[[ Material provided open ]]

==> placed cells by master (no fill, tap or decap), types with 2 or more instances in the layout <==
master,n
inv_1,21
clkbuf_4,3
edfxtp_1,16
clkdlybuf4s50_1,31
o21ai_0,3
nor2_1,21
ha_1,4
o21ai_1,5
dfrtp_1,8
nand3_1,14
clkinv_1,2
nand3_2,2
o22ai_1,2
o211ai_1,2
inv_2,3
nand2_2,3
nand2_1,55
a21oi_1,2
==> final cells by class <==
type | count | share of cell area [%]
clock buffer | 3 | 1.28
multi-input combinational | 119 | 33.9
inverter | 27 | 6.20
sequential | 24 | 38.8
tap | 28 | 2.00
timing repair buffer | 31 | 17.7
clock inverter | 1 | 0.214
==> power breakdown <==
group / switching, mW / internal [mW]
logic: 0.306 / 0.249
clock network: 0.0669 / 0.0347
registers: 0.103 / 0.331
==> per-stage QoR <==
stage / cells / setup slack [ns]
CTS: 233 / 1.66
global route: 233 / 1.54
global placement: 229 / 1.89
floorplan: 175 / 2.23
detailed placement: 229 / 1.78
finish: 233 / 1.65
==> src/rtl/mult_arbiter_pkg.sv <==
// mult_arbiter_pkg: shared types and constants for the two-requester
// multiplier arbiter.
//   state_t : arbiter FSM state (IDLE, ISSUE, WAIT, DONE)
//   OP_W    : operand width of the shared multiplier
//   PROD_W  : product width (full, untruncated)
//   NREQ    : number of requesters
//   onehot  : requester index -> one-hot grant/done vector
package mult_arbiter_pkg;

  localparam int OP_W   = 4;
  localparam int PROD_W = 8;
  localparam int NREQ   = 2;

  typedef enum logic [1:0] {
    IDLE  = 2'd0,
    ISSUE = 2'd1,
    WAIT  = 2'd2,
    DONE  = 2'd3
  } state_t;

  function automatic logic [NREQ-1:0] onehot(input logic idx);
    return idx ? 2'b10 : 2'b01;
  endfunction

endpackage
## src/rtl/sipo_write_ctrl_if.sv

```systemverilog
// Bus between the row-write controller and its neighbours: host command, serial
// bit stream, SIPO control and the array word-line/ack handshake.
interface sipo_write_ctrl_if #(
  parameter int ROWS = 16
);
  localparam int AW = $clog2(ROWS);

  logic          start;
  logic [AW-1:0] row_addr;
  logic          abort;
  logic          bit_in;
  logic          bit_valid;
  logic          bit_ready;
  logic          sipo_shift;
  logic          sipo_serial;
  logic          sipo_load;
  logic          wl_en;
  logic [AW-1:0] row_addr_q;
  logic          array_ack;
  logic          busy;
  logic          done;
  logic          err;

  // master = controller
  modport master (
    input  start, row_addr, abort, bit_in, bit_valid, array_ack,
    output bit_ready, sipo_shift, sipo_serial, sipo_load, wl_en, row_addr_q,
           busy, done, err
  );

  modport slave (
    output start, row_addr, abort, bit_in, bit_valid, array_ack,
    input  bit_ready, sipo_shift, sipo_serial, sipo_load, wl_en, row_addr_q,
           busy, done, err
  );
endinterface

```

## src/rtl/sipo_write_ctrl.sv

```systemverilog
// Row-write sequencer: shifts COLS serial bits into the SIPO, loads it, pulses the
// word line for WL_PULSE cycles, then waits (bounded) for the array write ack.
module sipo_write_ctrl #(
  parameter int COLS        = 8,
  parameter int ROWS        = 16,
  parameter int WL_PULSE    = 2,
  parameter int ACK_TIMEOUT = 15
) (
  input  logic             clk,
  input  logic             arst_n,
  sipo_write_ctrl_if.master bus
);
  localparam int AW = $clog2(ROWS);
  localparam int BW = $clog2(COLS + 1);
  localparam int WW = $clog2(WL_PULSE + 1);
  localparam int TW = $clog2(ACK_TIMEOUT + 1);

  localparam logic [BW-1:0] BIT_LAST = BW'(COLS - 1);
  localparam logic [WW-1:0] WL_LAST  = WW'(WL_PULSE - 1);
  localparam logic [TW-1:0] TO_LAST  = TW'(ACK_TIMEOUT - 1);

  typedef enum logic [2:0] {
    S_IDLE, S_SHIFT, S_LOAD, S_WRITE, S_WAIT_ACK, S_DONE
  } state_t;

  state_t        state_q, state_d;
  logic [BW-1:0] bit_cnt_q, bit_cnt_d;
  logic [WW-1:0] wl_cnt_q, wl_cnt_d;
  logic [TW-1:0] to_cnt_q, to_cnt_d;
  logic [AW-1:0] addr_q, addr_d;
  logic          err_q, err_d;

  logic ready, shift, serial, load, wl, done;

  always_ff @(posedge clk or negedge arst_n) begin
    if (!arst_n) begin
      state_q   <= S_IDLE;
      bit_cnt_q <= '0;
      wl_cnt_q  <= '0;
      to_cnt_q  <= '0;
      addr_q    <= '0;
      err_q     <= 1'b0;
    end else begin
      state_q   <= state_d;
      bit_cnt_q <= bit_cnt_d;
      wl_cnt_q  <= wl_cnt_d;
      to_cnt_q  <= to_cnt_d;
      addr_q    <= addr_d;
      err_q     <= err_d;
    end
  end

  always_comb begin
    state_d   = state_q;
    bit_cnt_d = bit_cnt_q;
    wl_cnt_d  = wl_cnt_q;
    to_cnt_d  = to_cnt_q;
    addr_d    = addr_q;
    err_d     = err_q;
    ready     = 1'b0;
    shift     = 1'b0;
    serial    = 1'b0;
    load      = 1'b0;
    wl        = 1'b0;
    done      = 1'b0;

    case (state_q)
      S_IDLE: begin
        if (bus.start && !bus.abort) begin
          state_d   = S_SHIFT;
          addr_d    = bus.row_addr;
          bit_cnt_d = '0;
          err_d     = 1'b0;
        end
      end
      S_SHIFT: begin
        ready  = 1'b1;
        serial = bus.bit_in;
        shift  = bus.bit_valid;
        if (bus.bit_valid) begin
          bit_cnt_d = bit_cnt_q + 1'b1;
          if (bit_cnt_q == BIT_LAST) state_d = S_LOAD;
        end
      end
      S_LOAD: begin
        load     = 1'b1;
        state_d  = S_WRITE;
        wl_cnt_d = '0;
      end
      S_WRITE: begin
        wl       = 1'b1;
        wl_cnt_d = wl_cnt_q + 1'b1;
        if (wl_cnt_q == WL_LAST) begin
          state_d  = S_WAIT_ACK;
          to_cnt_d = '0;
        end
      end
      S_WAIT_ACK: begin
        if (bus.array_ack) begin
          state_d = S_DONE;
          err_d   = 1'b0;
        end else begin
          to_cnt_d = to_cnt_q + 1'b1;
          if (to_cnt_q == TO_LAST) begin
            state_d = S_DONE;
            err_d   = 1'b1;
          end
        end
      end
      S_DONE: begin
        done    = 1'b1;
        state_d = S_IDLE;
      end
      default: state_d = S_IDLE;
    endcase

    // Abort wins over everything in flight; err keeps its previous completion value.
    if (bus.abort && state_q != S_IDLE) begin
      state_d   = S_IDLE;
      bit_cnt_d = '0;
      wl_cnt_d  = '0;
      to_cnt_d  = '0;
      err_d     = err_q;
      ready     = 1'b0;
      shift     = 1'b0;
      serial    = 1'b0;
      load      = 1'b0;
      wl        = 1'b0;
      done      = 1'b0;
    end
  end

  assign bus.bit_ready   = ready;
  assign bus.sipo_shift  = shift;
  assign bus.sipo_serial = serial;
  assign bus.sipo_load   = load;
  assign bus.wl_en       = wl;
  assign bus.row_addr_q  = addr_q;
  assign bus.busy        = (state_q != S_IDLE);
  assign bus.done        = done;
  assign bus.err         = err_q;
endmodule

```

## src/flat_wrapper.sv

```systemverilog
// flat-port wrapper written by rule: the top's interface ports become plain ports
module sipo_write_ctrl_flat 
#(
  parameter int COLS        = 8,
  parameter int ROWS        = 16,
  parameter int WL_PULSE    = 2,
  parameter int ACK_TIMEOUT = 15
)
  (clk, arst_n, bus_start, bus_row_addr, bus_abort, bus_bit_in, bus_bit_valid, bus_array_ack, bus_bit_ready, bus_sipo_shift, bus_sipo_serial, bus_sipo_load, bus_wl_en, bus_row_addr_q, bus_busy, bus_done, bus_err);
  sipo_write_ctrl_if #(.ROWS(ROWS)) bus_i ();
  input  logic clk;
  input  logic arst_n;
  input wire logic [$bits(bus_i.start)-1:0] bus_start;
  input wire logic [$bits(bus_i.row_addr)-1:0] bus_row_addr;
  input wire logic [$bits(bus_i.abort)-1:0] bus_abort;
  input wire logic [$bits(bus_i.bit_in)-1:0] bus_bit_in;
  input wire logic [$bits(bus_i.bit_valid)-1:0] bus_bit_valid;
  input wire logic [$bits(bus_i.array_ack)-1:0] bus_array_ack;
  output wire logic [$bits(bus_i.bit_ready)-1:0] bus_bit_ready;
  output wire logic [$bits(bus_i.sipo_shift)-1:0] bus_sipo_shift;
  output wire logic [$bits(bus_i.sipo_serial)-1:0] bus_sipo_serial;
  output wire logic [$bits(bus_i.sipo_load)-1:0] bus_sipo_load;
  output wire logic [$bits(bus_i.wl_en)-1:0] bus_wl_en;
  output wire logic [$bits(bus_i.row_addr_q)-1:0] bus_row_addr_q;
  output wire logic [$bits(bus_i.busy)-1:0] bus_busy;
  output wire logic [$bits(bus_i.done)-1:0] bus_done;
  output wire logic [$bits(bus_i.err)-1:0] bus_err;
  assign bus_i.start = bus_start;
  assign bus_i.row_addr = bus_row_addr;
  assign bus_i.abort = bus_abort;
  assign bus_i.bit_in = bus_bit_in;
  assign bus_i.bit_valid = bus_bit_valid;
  assign bus_i.array_ack = bus_array_ack;
  assign bus_bit_ready = bus_i.bit_ready;
  assign bus_sipo_shift = bus_i.sipo_shift;
  assign bus_sipo_serial = bus_i.sipo_serial;
  assign bus_sipo_load = bus_i.sipo_load;
  assign bus_wl_en = bus_i.wl_en;
  assign bus_row_addr_q = bus_i.row_addr_q;
  assign bus_busy = bus_i.busy;
  assign bus_done = bus_i.done;
  assign bus_err = bus_i.err;
  sipo_write_ctrl #(.COLS(COLS), .ROWS(ROWS), .WL_PULSE(WL_PULSE), .ACK_TIMEOUT(ACK_TIMEOUT)) u_core (.clk(clk), .arst_n(arst_n), .bus(bus_i));
endmodule
```
===== config.mk =====
export PLATFORM = sky130hd
export DESIGN_NAME = sample_stream_fifo
export DESIGN_NICKNAME = d
export VERILOG_FILES = /design/src/rtl/sample_stream_fifo.sv
export SDC_FILE = /design/constraint.sdc
export NUM_CORES = 1
export LEC_CHECK = 0
export BUFFER_PORTS_ARGS = -buffer_cell sky130_fd_sc_hd__buf_2
export CORE_UTILIZATION = 30
export DETAILED_ROUTE_END_ITERATION = 12
export PLACE_DENSITY_LB_ADDON = 0.1
export RECOVER_POWER = 100
export SYNTH_ARGS = -nofsm -noshare
export SYNTH_HDL_FRONTEND = slang
export SYNTH_SLANG_ARGS = --single-unit

===== constraint.sdc =====
create_clock -name clk -period 4.9 [get_ports clk]
set_clock_uncertainty 0.05 [all_clocks]
set_input_delay 0.735 -clock clk [delete_from_list [all_inputs] [get_ports clk]]
set_output_delay 0.735 -clock clk [all_outputs]
set_load 0.02 [all_outputs]
File: config.mk
export PLATFORM = sky130hd
export DESIGN_NAME = circuit2_seq_ctrl
export DESIGN_NICKNAME = d
export VERILOG_FILES = /design/src/rtl/circuit2_seq_ctrl.sv
export SDC_FILE = /design/constraint.sdc
export NUM_CORES = 1
export LEC_CHECK = 0
export CELL_PAD_IN_SITES_DETAIL_PLACEMENT = 0
export CELL_PAD_IN_SITES_GLOBAL_PLACEMENT = 2
export CORE_MARGIN = 4
export CORE_UTILIZATION = 32
export CTS_CLUSTER_SIZE = 20
export DETAILED_ROUTE_END_ITERATION = 16
export GPL_ROUTABILITY_DRIVEN = 0
export PLACE_DENSITY_LB_ADDON = 0.1
export SETUP_SLACK_MARGIN = 0.5
export SYNTH_ARGS = -nofsm -noshare
export SYNTH_HDL_FRONTEND = slang
export SYNTH_SLANG_ARGS = --single-unit
export TNS_END_PERCENT = 50
File: constraint.sdc
create_clock -name Clk -period 11.02 [get_ports Clk]
set_clock_uncertainty 0.1 [all_clocks]
set_input_delay 2.755 -clock Clk [delete_from_list [all_inputs] [get_ports Clk]]
set_output_delay 2.755 -clock Clk [all_outputs]
set_load 0.005 [all_outputs]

[[ Material provided closed ]]

» Task requirements
Check the entries above line by line and return each one containing the word "width".

» Written response
//   OP_W    : operand width of the shared multiplier
//   PROD_W  : product width (full, untruncated)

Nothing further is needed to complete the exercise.